Similar to findings from other studies, RSV was the most frequently identified virus in this cohort of children with pneumonia [9], [29], [35]. RSV infection in infants is frequently symptomatic, resulting in pneumonia and bronchiolitis in 30–70% of the cases [36]. Our rate of RSV associated pneumonia of 12.5/100 child-year was comparable to incidence of RSV infection of 12/100 child-years and 15/100 child-years in children <1 years of age with pneumonia symptoms in rural Nigeria and Kenya [28], [37]. Furthermore the incidence of RSV associated pneumonia was highest among children aged less than 6 months. Similar to findings from our study, RSV has been associated with pneumonia and severe lower respiratory illness compared to other respiratory viral and bacterial pathogens in children from other low and middle income countries including Thailand, Indonesia, Gambia and Kenya [29], [30], [38], [39]. These lines of evidence suggest that for children <2 years RSV may be one of the major contributors of respiratory illness in both low and middle-income countries.

Influenza viruses and HMPV were also individually detected in 7% and 9% of episodes of pneumonia. Influenza virus infections were associated with 10% of childhood pneumonia among children aged <5 years in a study conducted in another urban setting of Bangladesh [19]. Influenza virus infection in children may increase the risk of subsequent pneumococcal infection [3], [40], [41]. HMPV is also associated with lower respiratory tract infection in previously healthy children [42]. In a study conducted in Alaska, HMPV was more frequently identified in children <3 years of age hospitalized with respiratory infection than in children who did not develop respiratory symptoms suggesting that infection with the virus may be associated with severe illness [25]. We also detected rhinoviruses in more than 10% of the pneumonia episodes. However, rhinoviruses can be detected in asymptomatic children and can be shed in nasal mucosa for several weeks after illness onset. Therefore we cannot confirm the association of the virus with illness in the cohort children [25], [43].

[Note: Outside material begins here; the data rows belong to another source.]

## src/rtl/ptbp_pkg.sv

```systemverilog
`timescale 1ns / 1ps

package ptbp_pkg;

  localparam int GHIST_BITS_DEF    = 12;
  localparam int LHIST_BITS_DEF    = 10;
  localparam int PC_INDEX_BITS_DEF = 9;
  localparam int WEIGHT_BITS_DEF   = 8;

  localparam int PC_W      = 32;
  localparam int SUM_OUT_W = 12;

  // request kinds
  localparam logic REQ_PREDICT = 1'b0;
  localparam logic REQ_TRAIN   = 1'b1;

  // 2-bit saturating counters
  localparam logic [1:0] CTR_MIN      = 2'd0;
  localparam logic [1:0] CTR_MAX      = 2'd3;
  localparam logic [1:0] CTR_WEAK_NT  = 2'd1;
  localparam logic [1:0] CHOOSE_WEAK_P = 2'd2;

  function automatic logic [1:0] ctr_inc(input logic [1:0] c);
    logic [1:0] r;
    r = (c == CTR_MAX) ? c : c + 2'd1;
    return r;
  endfunction

  function automatic logic [1:0] ctr_dec(input logic [1:0] c);
    logic [1:0] r;
    r = (c == CTR_MIN) ? c : c - 2'd1;
    return r;
  endfunction

  // Width that holds bias plus lhist signed weight terms without overflow.
  function automatic int sum_width(input int wbits, input int lbits);
    int r;
    r = wbits + $clog2(lbits + 1);
    return r;
  endfunction

endpackage

```

## src/rtl/ptbp_percep.sv

```systemverilog
`timescale 1ns / 1ps

// Perceptron dot product, one weight term per cycle.
module ptbp_percep #(
  parameter int LHIST_BITS  = ptbp_pkg::LHIST_BITS_DEF,
  parameter int WEIGHT_BITS = ptbp_pkg::WEIGHT_BITS_DEF
) (
  input  logic                                clk_i,
  input  logic                                rst_ni,
  input  logic                                start_i,
  input  logic signed [WEIGHT_BITS-1:0]       bias_i,
  input  logic [LHIST_BITS*WEIGHT_BITS-1:0]   weights_i,
  input  logic [LHIST_BITS-1:0]               hist_i,
  output logic signed [ptbp_pkg::sum_width(WEIGHT_BITS, LHIST_BITS)-1:0] sum_o,
  output logic                                done_o
);

  localparam int SUM_W = ptbp_pkg::sum_width(WEIGHT_BITS, LHIST_BITS);
  localparam int IDX_W = (LHIST_BITS > 1) ? $clog2(LHIST_BITS) : 1;
  localparam logic [IDX_W-1:0] IDX_LAST = IDX_W'(LHIST_BITS - 1);

  logic                          busy_q, busy_d;
  logic [IDX_W-1:0]              idx_q, idx_d;
  logic signed [SUM_W-1:0]       acc_q, acc_d;
  logic signed [WEIGHT_BITS-1:0] w_cur;
  logic signed [SUM_W-1:0]       w_ext;
  logic                          last;

  assign w_cur = weights_i[idx_q*WEIGHT_BITS +: WEIGHT_BITS];
  assign w_ext = SUM_W'(w_cur);
  assign last  = (idx_q == IDX_LAST);

  always_comb begin
    busy_d = busy_q;
    idx_d  = idx_q;
    acc_d  = acc_q;
    if (start_i) begin
      busy_d = 1'b1;
      idx_d  = '0;
      acc_d  = SUM_W'(bias_i);
    end else if (busy_q) begin
      acc_d = hist_i[idx_q] ? acc_q + w_ext : acc_q - w_ext;
      idx_d = idx_q + IDX_W'(1);
      if (last) begin
        busy_d = 1'b0;
      end
    end
  end

  always_ff @(posedge clk_i or negedge rst_ni) begin
    if (!rst_ni) begin
      busy_q <= 1'b0;
      idx_q  <= '0;
    end else begin
      busy_q <= busy_d;
      idx_q  <= idx_d;
    end
  end

  always_ff @(posedge clk_i) begin
    acc_q <= acc_d;
  end

  // final term lands at this edge
  assign done_o = busy_q && last;
  assign sum_o  = acc_q;

endmodule

```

In our study we observed increase in influenza activity in April–June of 2009 and 2010 which coincides with the influenza seasonality previously described in Bangladesh [44]. However as the study was conducted only for two years and due to lack of nationally representative data on timing of increase activity of respiratory viruses other than influenza we could not establish seasonality for other viruses.

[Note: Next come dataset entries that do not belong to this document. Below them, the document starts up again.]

File: src/hdl/kclc_pkg.sv
package kclc_pkg;

   localparam int CODE_DIGITS = 4;
   localparam int IDX_W = (CODE_DIGITS > 1) ? $clog2(CODE_DIGITS) : 1;
   localparam int COUNT_W = 3;
   localparam int TONE_W = 11;
   localparam int CSR_DATA_W = 16;

   localparam logic [COUNT_W-1:0] LAST_DIGIT = COUNT_W'(CODE_DIGITS - 1);

   localparam logic [0:0] CSR_MAX_FAILED_TRIES = 1'd0;
   localparam logic [0:0] CSR_LOCKOUT_TICKS = 1'd1;

   localparam logic [3:0] MAX_FAILED_RESET = 4'd3;
   localparam logic [15:0] LOCKOUT_RESET = 16'd100;

   localparam logic OP_KEY = 1'b0;
   localparam logic OP_TICK = 1'b1;

   localparam logic [3:0] KEY_VERIFY = 4'd1;
   localparam logic [3:0] KEY_SET = 4'd2;
   localparam logic [3:0] KEY_CHANGE = 4'd3;
   localparam logic [3:0] KEY_SOUND = 4'd4;
   localparam logic [3:0] KEY_LAST_DIGIT = 4'd9;
   localparam logic [3:0] KEY_DOWN = 4'd11;

   localparam logic [TONE_W-1:0] TONE_DOWN = 11'd494;
   localparam logic [TONE_W-1:0] TONE_WRONG = 11'd1000;
   localparam logic [TONE_W-1:0] TONE_LOCKOUT = 11'd500;

   typedef enum logic [2:0] {
      MODE_IDLE = 3'd0,
      MODE_VERIFY = 3'd1,
      MODE_SET = 3'd2,
      MODE_OLD = 3'd3,
      MODE_NEW = 3'd4,
      MODE_LOCKED = 3'd5
   } mode_type;

   typedef enum logic [3:0] {
      EV_NONE = 4'd0,
      EV_DIGIT = 4'd1,
      EV_STORED = 4'd2,
      EV_OPEN = 4'd3,
      EV_WRONG = 4'd4,
      EV_LOCKED = 4'd5,
      EV_NOT_SET = 4'd6,
      EV_ALREADY_SET = 4'd7,
      EV_SOUND = 4'd8,
      EV_SCROLLED = 4'd9,
      EV_UNLOCKED = 4'd10,
      EV_OLD_OK = 4'd11,
      EV_STARTED = 4'd12
   } event_type;

   typedef struct packed {
      logic op;
      logic [3:0] key_code;
   } req_word_type;

   typedef struct packed {
      logic [3:0] event_res;
      logic [TONE_W-1:0] tone_hz;
      logic [1:0] menu_position;
      logic sound_enabled;
      logic [2:0] digits_entered;
      logic [2:0] lock_mode;
   } rsp_word_type;

   typedef logic [CODE_DIGITS-1:0][3:0] code_word_type;

   typedef struct packed {
      mode_type mode;
      logic code_valid;
      logic [COUNT_W-1:0] entry_count;
      logic [3:0] failed_count;
      logic sound;
      logic [1:0] menu;
      logic [15:0] lock_counter;
   } lock_state_type;

   typedef struct packed {
      logic digit_we;
      logic store_we;
   } code_ctl_type;

   function automatic logic [TONE_W-1:0] digit_tone(input logic [3:0] key);
      logic [TONE_W-1:0] hz;
      unique case (key)
         4'd0: hz = 11'd523;
         4'd1: hz = 11'd587;
         4'd2: hz = 11'd659;
         4'd3: hz = 11'd698;
         4'd4: hz = 11'd784;
         4'd5: hz = 11'd880;
         4'd6: hz = 11'd987;
         4'd7: hz = 11'd1046;
         4'd8: hz = 11'd1175;
         4'd9: hz = 11'd1319;
         default: hz = '0;
      endcase
      return hz;
   endfunction

   function automatic logic [TONE_W-1:0] menu_tone(input logic [3:0] key);
      logic [TONE_W-1:0] hz;
      unique case (key)
         KEY_VERIFY: hz = 11'd587;
         KEY_SET: hz = 11'd659;
         KEY_CHANGE: hz = 11'd698;
         KEY_SOUND: hz = 11'd784;
         default: hz = '0;
      endcase
      return hz;
   endfunction

endpackage

File: src/hdl/keypad_code_lock_controller_unit.sv
// Keypad code lock. Each word on req_ is a key press or a timer tick; each one
// yields exactly one rsp_ word with the event, the buzzer tone it starts and the
// lock status after it. A word goes from the input register through kclc_step
// to the result register; a new word is taken every cycle while the result side
// keeps up; rsp_ready low stalls the single result register, then the input
// register. The code is four digits, held in flip-flops. Write csr_ registers
// (0 max failed tries, 1 lockout ticks) only while no word is in flight.
module keypad_code_lock_controller_unit (
   input  logic                          clock,
   input  logic                          reset,
   input  logic                          req_valid,
   output logic                          req_ready,
   input  kclc_pkg::req_word_type        req_word,
   output logic                          rsp_valid,
   input  logic                          rsp_ready,
   output kclc_pkg::rsp_word_type        rsp_word,
   input  logic                          csr_we,
   input  logic [0:0]                    csr_index,
   input  logic [kclc_pkg::CSR_DATA_W-1:0] csr_wdata
);

   localparam kclc_pkg::lock_state_type STATE_RESET = '{
      mode: kclc_pkg::MODE_IDLE,
      code_valid: 1'b0,
      entry_count: '0,
      failed_count: '0,
      sound: 1'b1,
      menu: '0,
      lock_counter: '0
   };

   logic in_valid_ff;
   kclc_pkg::req_word_type in_word_ff;
   logic rsp_valid_ff;
   kclc_pkg::rsp_word_type rsp_word_ff;
   kclc_pkg::lock_state_type state_ff;
   kclc_pkg::lock_state_type state_in;
   kclc_pkg::code_word_type stored_code_ff;
   kclc_pkg::code_word_type entry_digits_ff;
   kclc_pkg::code_word_type entry_upd;
   kclc_pkg::code_ctl_type code_ctl;
   kclc_pkg::rsp_word_type rsp_word_in;
   logic [3:0] max_failed_ff;
   logic [15:0] lockout_ticks_ff;
   logic advance;

   assign advance = in_valid_ff && (!rsp_valid_ff || rsp_ready);
   assign req_ready = !in_valid_ff || advance;
   assign rsp_valid = rsp_valid_ff;
   assign rsp_word = rsp_word_ff;

   kclc_step u_step (
      .word             (in_word_ff),
      .state            (state_ff),
      .stored_code      (stored_code_ff),
      .entry_digits     (entry_digits_ff),
      .max_failed_tries (max_failed_ff),
      .lockout_ticks    (lockout_ticks_ff),
      .state_next       (state_in),
      .entry_upd        (entry_upd),
      .code_ctl         (code_ctl),
      .rsp              (rsp_word_in)
   );

   always_ff @(posedge clock) begin
      if (reset) begin
         in_valid_ff <= 1'b0;
         rsp_valid_ff <= 1'b0;
         state_ff <= STATE_RESET;
         max_failed_ff <= kclc_pkg::MAX_FAILED_RESET;
         lockout_ticks_ff <= kclc_pkg::LOCKOUT_RESET;
      end else begin
         if (req_ready) in_valid_ff <= req_valid;
         if (advance) begin
            rsp_valid_ff <= 1'b1;
            state_ff <= state_in;
         end else if (rsp_ready) begin
            rsp_valid_ff <= 1'b0;
         end
         if (csr_we) begin
            unique case (csr_index)
               kclc_pkg::CSR_MAX_FAILED_TRIES: max_failed_ff <= csr_wdata[3:0];
               kclc_pkg::CSR_LOCKOUT_TICKS:    lockout_ticks_ff <= csr_wdata[15:0];
               default: ;
            endcase
         end
      end
   end

   // payload, no reset
   always_ff @(posedge clock) begin
      if (req_valid && req_ready) in_word_ff <= req_word;
      if (advance) rsp_word_ff <= rsp_word_in;
      if (advance && code_ctl.digit_we) entry_digits_ff <= entry_upd;
      if (advance && code_ctl.store_we) stored_code_ff <= entry_upd;
   end

   a_count_in_range: assert property (@(posedge clock) disable iff (reset)
      state_ff.entry_count <= kclc_pkg::LAST_DIGIT)
      else $error("entry count past code length");

   a_locked_no_entry: assert property (@(posedge clock) disable iff (reset)
      state_ff.mode == kclc_pkg::MODE_LOCKED |-> state_ff.entry_count == '0)
      else $error("digits pending while locked");

   a_code_valid_sticks: assert property (@(posedge clock) disable iff (reset)
      state_ff.code_valid |=> state_ff.code_valid)
      else $error("stored code lost its valid flag");

   a_stall_holds_word: assert property (@(posedge clock) disable iff (reset)
      in_valid_ff && !advance |=> in_valid_ff && $stable(state_ff))
      else $error("word dropped or state moved under stall");

   a_store_only_in_entry: assert property (@(posedge clock) disable iff (reset)
      advance && code_ctl.store_we |->
         (state_ff.mode == kclc_pkg::MODE_SET || state_ff.mode == kclc_pkg::MODE_NEW))
      else $error("code stored outside set or change");

endmodule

Our study has several potential limitations. Our study population was drawn from a single urban community therefore the data may not be generalizable to the whole country. Nevertheless our incidence of pneumonia in this cohort of children was comparable to other studies done in other low-income settings including urban Bangladesh [1], [19]. We only followed 515 children limiting our capacity to document the effect of respiratory viruses associated ARI and pneumonia on mortality. Our diagnosis of clinical pneumonia was not confirmed by chest radiographic examination and it is possible that children with bronchiolitis were diagnosed as pneumonia case-patients. In a resource poor setting it might not be feasible to confirm each episodes of clinical pneumonia by radiographic investigation and WHO definition of pneumonia is widely used in community setting to diagnose pneumonia. We also did not evaluate for bacterial etiologies. However the objective of the study was to identity the viral pathogens associated with respiratory disease in children and literature suggests that viral pathogen are predominant contributors of community acquired childhood pneumonia [27].We did not collect respiratory specimens from children without respiratory symptoms for comparison, limiting our confidence in implicating all of the identified viruses as causative agents of the respiratory illnesses. There is evidence that rhinoviruses and adenoviruses can be detected in asymptomatic children or shed for long periods of time after infection [25], [43]. Nevertheless, most of the viruses tested for, including RSV, HPIVs, HMPV and influenza viruses are seldom identified in asymptomatic controls [25], [42], [45].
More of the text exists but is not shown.